(Record extracts Opens)

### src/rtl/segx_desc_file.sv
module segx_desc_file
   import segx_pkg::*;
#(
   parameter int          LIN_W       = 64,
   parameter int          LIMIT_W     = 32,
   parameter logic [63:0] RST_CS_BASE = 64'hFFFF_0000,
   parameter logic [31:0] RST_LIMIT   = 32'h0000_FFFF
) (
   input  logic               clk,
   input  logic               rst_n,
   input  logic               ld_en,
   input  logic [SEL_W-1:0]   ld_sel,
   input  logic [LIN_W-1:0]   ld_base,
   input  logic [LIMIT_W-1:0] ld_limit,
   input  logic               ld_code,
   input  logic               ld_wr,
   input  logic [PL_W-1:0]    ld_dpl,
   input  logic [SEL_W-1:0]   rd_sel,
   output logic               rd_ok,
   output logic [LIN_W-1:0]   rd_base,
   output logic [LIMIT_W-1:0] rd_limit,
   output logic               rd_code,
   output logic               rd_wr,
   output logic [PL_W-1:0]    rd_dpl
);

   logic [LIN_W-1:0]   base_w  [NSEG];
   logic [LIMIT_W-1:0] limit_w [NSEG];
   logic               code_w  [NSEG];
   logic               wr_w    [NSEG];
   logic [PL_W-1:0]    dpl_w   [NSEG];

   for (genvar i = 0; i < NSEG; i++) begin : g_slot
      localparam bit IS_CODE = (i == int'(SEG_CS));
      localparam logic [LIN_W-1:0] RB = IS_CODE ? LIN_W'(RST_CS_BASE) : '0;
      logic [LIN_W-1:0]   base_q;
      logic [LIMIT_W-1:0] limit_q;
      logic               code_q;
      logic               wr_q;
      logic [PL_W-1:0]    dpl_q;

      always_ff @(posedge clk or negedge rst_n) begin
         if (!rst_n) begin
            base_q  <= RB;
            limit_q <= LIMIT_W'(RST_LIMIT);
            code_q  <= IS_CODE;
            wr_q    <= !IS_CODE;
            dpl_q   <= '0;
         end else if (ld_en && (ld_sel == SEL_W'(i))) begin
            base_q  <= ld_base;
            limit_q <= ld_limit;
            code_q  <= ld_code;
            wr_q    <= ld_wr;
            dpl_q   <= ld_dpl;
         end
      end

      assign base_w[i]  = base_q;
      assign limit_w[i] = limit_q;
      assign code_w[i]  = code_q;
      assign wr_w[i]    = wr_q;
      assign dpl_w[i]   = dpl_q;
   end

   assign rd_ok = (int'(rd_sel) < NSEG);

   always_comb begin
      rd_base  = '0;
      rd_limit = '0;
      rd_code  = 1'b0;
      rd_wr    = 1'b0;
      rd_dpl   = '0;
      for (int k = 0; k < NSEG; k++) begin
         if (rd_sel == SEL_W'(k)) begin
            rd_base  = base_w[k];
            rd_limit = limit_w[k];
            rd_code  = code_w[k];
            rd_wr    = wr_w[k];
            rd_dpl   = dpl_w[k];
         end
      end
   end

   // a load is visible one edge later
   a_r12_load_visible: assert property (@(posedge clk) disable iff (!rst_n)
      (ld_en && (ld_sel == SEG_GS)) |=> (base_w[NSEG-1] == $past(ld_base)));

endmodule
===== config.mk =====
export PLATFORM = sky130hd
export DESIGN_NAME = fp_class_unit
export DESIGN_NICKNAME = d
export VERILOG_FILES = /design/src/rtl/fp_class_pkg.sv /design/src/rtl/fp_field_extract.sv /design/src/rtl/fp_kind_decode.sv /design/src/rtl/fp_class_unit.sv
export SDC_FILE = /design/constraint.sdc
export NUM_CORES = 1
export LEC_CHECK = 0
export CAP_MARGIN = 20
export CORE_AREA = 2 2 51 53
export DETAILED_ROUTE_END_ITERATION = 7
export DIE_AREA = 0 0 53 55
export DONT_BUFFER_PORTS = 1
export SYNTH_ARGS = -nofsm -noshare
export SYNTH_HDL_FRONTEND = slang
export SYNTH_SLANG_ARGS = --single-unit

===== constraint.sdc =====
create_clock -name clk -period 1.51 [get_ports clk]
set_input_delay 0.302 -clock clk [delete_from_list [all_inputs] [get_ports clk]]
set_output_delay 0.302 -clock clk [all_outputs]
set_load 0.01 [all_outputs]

(Record extracts Closes)
(Record extracts Opens)

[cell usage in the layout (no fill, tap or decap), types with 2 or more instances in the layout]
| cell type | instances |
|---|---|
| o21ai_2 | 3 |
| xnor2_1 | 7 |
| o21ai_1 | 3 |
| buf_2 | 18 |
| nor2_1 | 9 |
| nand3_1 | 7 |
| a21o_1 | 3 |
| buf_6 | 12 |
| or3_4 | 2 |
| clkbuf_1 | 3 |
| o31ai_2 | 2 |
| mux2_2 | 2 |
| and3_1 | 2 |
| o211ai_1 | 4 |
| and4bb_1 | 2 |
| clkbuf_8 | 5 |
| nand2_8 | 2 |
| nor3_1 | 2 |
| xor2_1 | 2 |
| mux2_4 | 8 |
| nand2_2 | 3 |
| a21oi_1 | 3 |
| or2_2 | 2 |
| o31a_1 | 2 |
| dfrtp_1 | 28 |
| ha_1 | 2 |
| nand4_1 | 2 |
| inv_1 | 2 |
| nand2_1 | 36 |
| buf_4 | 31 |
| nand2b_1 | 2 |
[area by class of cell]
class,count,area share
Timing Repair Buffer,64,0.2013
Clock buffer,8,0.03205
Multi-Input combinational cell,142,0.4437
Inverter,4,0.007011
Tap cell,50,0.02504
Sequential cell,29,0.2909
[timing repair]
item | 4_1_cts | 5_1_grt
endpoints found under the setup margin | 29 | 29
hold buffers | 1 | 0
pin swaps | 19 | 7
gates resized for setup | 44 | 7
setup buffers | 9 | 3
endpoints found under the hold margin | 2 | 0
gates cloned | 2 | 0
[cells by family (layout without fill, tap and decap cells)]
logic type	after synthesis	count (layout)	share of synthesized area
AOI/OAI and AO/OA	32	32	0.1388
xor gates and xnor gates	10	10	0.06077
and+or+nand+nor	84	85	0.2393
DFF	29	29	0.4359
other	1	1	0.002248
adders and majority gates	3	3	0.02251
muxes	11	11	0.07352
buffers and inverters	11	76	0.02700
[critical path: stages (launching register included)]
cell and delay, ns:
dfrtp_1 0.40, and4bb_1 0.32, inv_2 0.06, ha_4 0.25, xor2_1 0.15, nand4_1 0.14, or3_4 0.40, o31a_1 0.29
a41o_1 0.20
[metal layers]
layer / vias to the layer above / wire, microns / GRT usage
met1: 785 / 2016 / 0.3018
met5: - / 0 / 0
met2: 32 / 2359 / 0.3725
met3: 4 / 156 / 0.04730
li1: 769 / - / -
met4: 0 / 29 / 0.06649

(Record extracts Closes)

_What you need to do_. Transcribe the records above from the line holding "met1: 785 / 2016 / 0.3018" down to the line holding "met4: 0 / 29 / 0.06649", inclusive, without adding anything.

_Output_.
met1: 785 / 2016 / 0.3018
met5: - / 0 / 0
met2: 32 / 2359 / 0.3725
met3: 4 / 156 / 0.04730
li1: 769 / - / -
met4: 0 / 29 / 0.06649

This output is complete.